WHAT IS NEEDED: Look below for lines that hold the string "declaration" and copy each one.
BEGIN RECORD EXTRACTS
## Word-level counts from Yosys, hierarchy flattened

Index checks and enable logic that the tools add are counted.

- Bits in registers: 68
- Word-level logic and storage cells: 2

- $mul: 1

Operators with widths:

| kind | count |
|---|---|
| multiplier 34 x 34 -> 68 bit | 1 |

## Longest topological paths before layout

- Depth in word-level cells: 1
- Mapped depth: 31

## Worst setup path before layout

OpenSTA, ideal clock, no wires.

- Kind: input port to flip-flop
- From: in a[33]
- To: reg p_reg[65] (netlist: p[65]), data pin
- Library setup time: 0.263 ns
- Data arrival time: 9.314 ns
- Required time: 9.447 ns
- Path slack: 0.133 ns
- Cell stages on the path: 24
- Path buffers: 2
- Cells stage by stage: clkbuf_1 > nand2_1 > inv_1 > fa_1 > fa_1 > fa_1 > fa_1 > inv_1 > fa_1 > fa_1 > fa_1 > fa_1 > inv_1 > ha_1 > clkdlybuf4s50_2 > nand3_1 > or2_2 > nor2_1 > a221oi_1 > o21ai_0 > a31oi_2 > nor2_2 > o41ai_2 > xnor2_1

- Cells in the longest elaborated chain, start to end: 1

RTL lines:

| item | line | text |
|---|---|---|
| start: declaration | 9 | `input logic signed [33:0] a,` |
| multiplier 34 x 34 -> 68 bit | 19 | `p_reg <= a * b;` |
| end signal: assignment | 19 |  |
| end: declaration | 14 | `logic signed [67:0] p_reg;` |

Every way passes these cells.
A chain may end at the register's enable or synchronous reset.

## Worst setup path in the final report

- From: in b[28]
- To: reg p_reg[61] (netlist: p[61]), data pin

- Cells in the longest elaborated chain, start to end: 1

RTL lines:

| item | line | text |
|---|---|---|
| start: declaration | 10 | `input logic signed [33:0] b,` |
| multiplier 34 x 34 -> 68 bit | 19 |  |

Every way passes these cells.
--- config.mk ---
export PLATFORM = sky130hd
export DESIGN_NAME = mtsg_div
export DESIGN_NICKNAME = d
export VERILOG_FILES = /design/src/design/mtsg_pkg.sv /design/src/design/mtsg_div.sv
export SDC_FILE = /design/constraint.sdc
export NUM_CORES = 1
export LEC_CHECK = 0
export BUFFER_PORTS_ARGS = -buffer_cell sky130_fd_sc_hd__buf_2
export CORE_AREA = 2 2 127 129
export CTS_CLUSTER_DIAMETER = 80
export DETAILED_ROUTE_END_ITERATION = 6
export DIE_AREA = 0 0 129 131
export PLACE_DENSITY_LB_ADDON = 0.12
export SKIP_CTS_REPAIR_TIMING = 1
export SYNTH_ARGS = -nofsm -noshare
export SYNTH_HDL_FRONTEND = slang
export SYNTH_SLANG_ARGS = --single-unit
--- constraint.sdc ---
create_clock -name clk -period 2.73 [get_ports clk]
set_clock_uncertainty 0.2 [all_clocks]
set_input_delay 0.1365 -clock clk [delete_from_list [all_inputs] [get_ports clk]]
set_output_delay 0.1365 -clock clk [all_outputs]
set_load 0.02 [all_outputs]
--- src/design/mtsg_pkg.sv ---
// ----------------------------------------------------------------------------
// mtsg_pkg: shared types, codes and table builders
// Mode and register codes, unit handshake structs, saturation and the
// elaboration-time builders for the sine and lag tables.
// ----------------------------------------------------------------------------
package mtsg_pkg;

    localparam int FRAC_BITS = 16;

    typedef enum logic [2:0] {
        MODE_SINE    = 3'd0,
        MODE_RAMP    = 3'd1,
        MODE_COUNTER = 3'd2,
        MODE_TOGGLE  = 3'd3,
        MODE_FOLLOW  = 3'd4
    } mode_t;

    localparam logic [2:0] CFG_MODE   = 3'd0;
    localparam logic [2:0] CFG_MIN    = 3'd1;
    localparam logic [2:0] CFG_MAX    = 3'd2;
    localparam logic [2:0] CFG_STEP   = 3'd3;
    localparam logic [2:0] CFG_RATED  = 3'd4;
    localparam logic [2:0] CFG_PERIOD = 3'd5;
    localparam logic [2:0] CFG_TAU    = 3'd6;

    localparam logic [63:0] PI_Q30  = 64'd3373259426;
    localparam logic [63:0] ONE_Q30 = 64'd1 << 30;

    // divider request: dividend is left aligned, nbits quotient bits are made
    typedef struct packed {
        logic        start;
        logic [63:0] dividend;
        logic [31:0] divisor;
        logic [6:0]  nbits;
    } div_req_t;

    typedef struct packed {
        logic        done;
        logic [63:0] quot;
        logic [31:0] rem;
    } div_stat_t;

    function automatic logic signed [31:0] sat32(input logic signed [63:0] v);
        logic signed [31:0] r;
        if (v > 64'sd2147483647)
            r = 32'sh7FFFFFFF;
        else if (v < -64'sd2147483648)
            r = 32'sh80000000;
        else
            r = 32'(v);
        return r;
    endfunction

    // shift-subtract quotient for the table builders; elaboration only
    function automatic logic [63:0] div64(input logic [63:0] num, input logic [63:0] den);
        logic [63:0] q;
        logic [64:0] r;
        q = '0;
        r = '0;
        for (int b = 63; b >= 0; b--)
        begin
            r = {r[63:0], num[b]};
            if (r >= {1'b0, den})
            begin
                r    = r - {1'b0, den};
                q[b] = 1'b1;
            end
        end
        return q;
    endfunction

    // sin over the first quadrant, Q16, capped at 65535
    function automatic logic [15:0] sine_entry(input int unsigned i, input int unsigned bits);
        logic [63:0] x;
        logic [63:0] x2;
        logic [63:0] term;
        logic [63:0] pos;
        logic [63:0] neg;
        logic [63:0] s;
        logic [63:0] r;
        logic [63:0] den;
        x = (PI_Q30 * 64'(i)) >> (bits + 1);
        x2 = (x * x) >> 30;
        term = x;
        pos = x;
        neg = 64'd0;
        for (int k = 1; k <= 9; k++) begin
            den = 64'((2 * k) * (2 * k + 1));
            term = div64((term * x2) >> 30, den);
            if ((k % 2) == 1)
                neg = neg + term;
            else
                pos = pos + term;
        end
        s = (pos >= neg) ? pos - neg : 64'd0;
        r = (s + 64'd8192) >> 14;
        return (r > 64'd65535) ? 16'hFFFF : r[15:0];
    endfunction

    // 1 - exp(-8y), Q16
    function automatic logic [15:0] lag_entry(input int unsigned i, input int unsigned bits);
        logic [63:0] y;
        logic [63:0] term;
        logic [63:0] pos;
        logic [63:0] neg;
        logic [63:0] e;
        logic [63:0] r;
        y = 64'(i) << (30 - bits);
        term = ONE_Q30;
        pos = ONE_Q30;
        neg = 64'd0;
        for (int k = 1; k <= 13; k++) begin
            term = div64((term * y) >> 30, 64'(k));
            if ((k % 2) == 1)
                neg = neg + term;
            else
                pos = pos + term;
        end
        e = (pos >= neg) ? pos - neg : 64'd0;
        for (int k = 0; k < 3; k++)
            e = (e * e) >> 30;
        if (e > ONE_Q30)
            e = ONE_Q30;
        r = ((ONE_Q30 - e) + 64'd8192) >> 14;
        return (r > 64'd65535) ? 16'hFFFF : r[15:0];
    endfunction

endpackage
END RECORD EXTRACTS
REPLY TO THE TASK:
| start: declaration | 9 | `input logic signed [33:0] a,` |
| end: declaration | 14 | `logic signed [67:0] p_reg;` |
| start: declaration | 10 | `input logic signed [33:0] b,` |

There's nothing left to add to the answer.